The English have this wonderful concept of the “busman’s holiday”. In simplest form it means that you spend your vacation doing something related or similar to what you do for a living. So a busman (bus driver) would go on a bus tour, a teacher would take classes, etc. As a youth minister, reading this book was something of a busman’s holiday for me. It’s about teenagers and the convoluted lives they can lead when life runs a little too far ahead of their ability to cope.
Sadly, this means that there was very little mystery about “what happens next” for me. Within a hundred pages I knew the ending, at least in broad strokes. The only question was whether it was going to be Romeo and Juliet, or Charlie Starkweather and Caril Ann Fugate. Consequently most of my reading time consisted of watching the adults in the story screw up the lives of these two young people over and over and over. The camp director, Rachel’s parents, the narrator’s parents, each every one of them failed these young people repeatedly. Any of them could have averted the ending but chose not to do so. From my point of view it was simply infuriating.

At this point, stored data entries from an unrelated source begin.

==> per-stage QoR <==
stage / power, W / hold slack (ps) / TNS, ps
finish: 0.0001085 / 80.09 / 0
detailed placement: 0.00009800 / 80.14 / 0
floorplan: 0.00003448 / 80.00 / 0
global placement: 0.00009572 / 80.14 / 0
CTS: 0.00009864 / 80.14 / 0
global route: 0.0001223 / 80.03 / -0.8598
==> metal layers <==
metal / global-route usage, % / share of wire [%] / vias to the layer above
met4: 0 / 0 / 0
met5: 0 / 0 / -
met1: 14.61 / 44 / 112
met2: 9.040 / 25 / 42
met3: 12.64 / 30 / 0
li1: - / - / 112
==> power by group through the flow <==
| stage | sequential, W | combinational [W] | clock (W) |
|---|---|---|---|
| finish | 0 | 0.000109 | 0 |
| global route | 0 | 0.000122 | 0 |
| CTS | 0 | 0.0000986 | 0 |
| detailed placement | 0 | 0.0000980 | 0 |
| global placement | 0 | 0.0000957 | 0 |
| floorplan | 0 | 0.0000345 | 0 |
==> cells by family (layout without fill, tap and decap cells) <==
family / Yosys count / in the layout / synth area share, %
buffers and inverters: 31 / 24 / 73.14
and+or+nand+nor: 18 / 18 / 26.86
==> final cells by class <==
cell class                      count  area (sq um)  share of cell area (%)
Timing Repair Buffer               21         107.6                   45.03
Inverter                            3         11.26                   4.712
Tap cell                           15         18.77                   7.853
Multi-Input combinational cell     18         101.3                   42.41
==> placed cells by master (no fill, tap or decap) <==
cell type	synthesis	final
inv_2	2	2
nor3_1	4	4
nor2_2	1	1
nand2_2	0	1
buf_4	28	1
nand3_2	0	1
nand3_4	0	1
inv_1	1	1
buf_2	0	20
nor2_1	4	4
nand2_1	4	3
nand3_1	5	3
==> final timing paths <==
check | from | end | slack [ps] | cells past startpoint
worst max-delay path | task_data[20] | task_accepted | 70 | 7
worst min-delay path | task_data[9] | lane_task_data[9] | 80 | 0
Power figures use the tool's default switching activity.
[config.mk]
export PLATFORM = sky130hd
export DESIGN_NAME = color_regs
export DESIGN_NICKNAME = d
export VERILOG_FILES = /design/src/source/color_regs.sv
export VERILOG_INCLUDE_DIRS = /design/src /design/src/source
export SDC_FILE = /design/constraint.sdc
export NUM_CORES = 1
export LEC_CHECK = 0
export BUFFER_PORTS_ARGS = -buffer_cell sky130_fd_sc_hd__buf_2
export CAP_MARGIN = 25
export CELL_PAD_IN_SITES_DETAIL_PLACEMENT = 2
export CELL_PAD_IN_SITES_GLOBAL_PLACEMENT = 2
export CORE_MARGIN = 5
export CORE_UTILIZATION = 36
export CTS_CLUSTER_SIZE = 40
export DETAILED_ROUTE_END_ITERATION = 8
export PLACE_DENSITY = 0.92
export SLEW_MARGIN = 20
export SYNTH_ARGS = -nofsm -noshare
export SYNTH_HDL_FRONTEND = slang
export SYNTH_SLANG_ARGS = --single-unit
[constraint.sdc]
create_clock -name clk -period 2.95 [get_ports clk]
set_input_delay 0.1475 -clock clk [delete_from_list [all_inputs] [get_ports clk]]
set_output_delay 0.1475 -clock clk [all_outputs]
set_load 0.005 [all_outputs]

(Some folks may be surprised to see I include the narrator’s parents in the list of failures. They are presented as nice if somewhat ineffectual folks just trying to do the best they can. I don’t deny any of that. At the same time one of them needed to sit down and have a serious talk with their son as his life began to spin out of control. Instead they sat back, shook their heads mournfully and did nothing. In choosing their comfort over the needs of their child they failed their son just as surely as the vindictive evilness of Rachel’s parents failed her.)
The authorial conceit of never naming the narrator could have become overly cute or burdensome. Credit to Peter Seth’s writing skill that I very nearly didn’t notice it. It wasn’t till I tried to describe the action to my wife and couldn’t come up with the boy’s name that it struck me.
For me, “What It Was Like” didn’t break any real new ground. The story here is all too familiar. Emotionally immature/broken teens desperately search for love, connection and stability. Poor decisions are made because they lack the background to understand what they are doing and they lack the parental support to gain it safely. Most kids get through that phase with just some minor emotional scars. Some don’t make it through at all. It’s just sad, depressing reading that’s all too close to home.
At the same time, Seth’s story telling skill is highly polished. The story is easily readable and carries the reader along quite effortlessly. While the story may have dragged at me, the storytelling kept me going. Hundreds of pages of personal and professional agony that I still wanted to plow through. I’m not sure there’s any higher praise you can offer an author.
I wanted to be wrong. Seth kept me reading until I found out.
“What It Was Like” is due on the bookshelves September 2, 2014 from The Story Plant.
This one is a tough call for me. The story is only a 3 star for me personally but the writing deserves a little better than that. So somewhere between a “Worth A Look” and “Recommended”.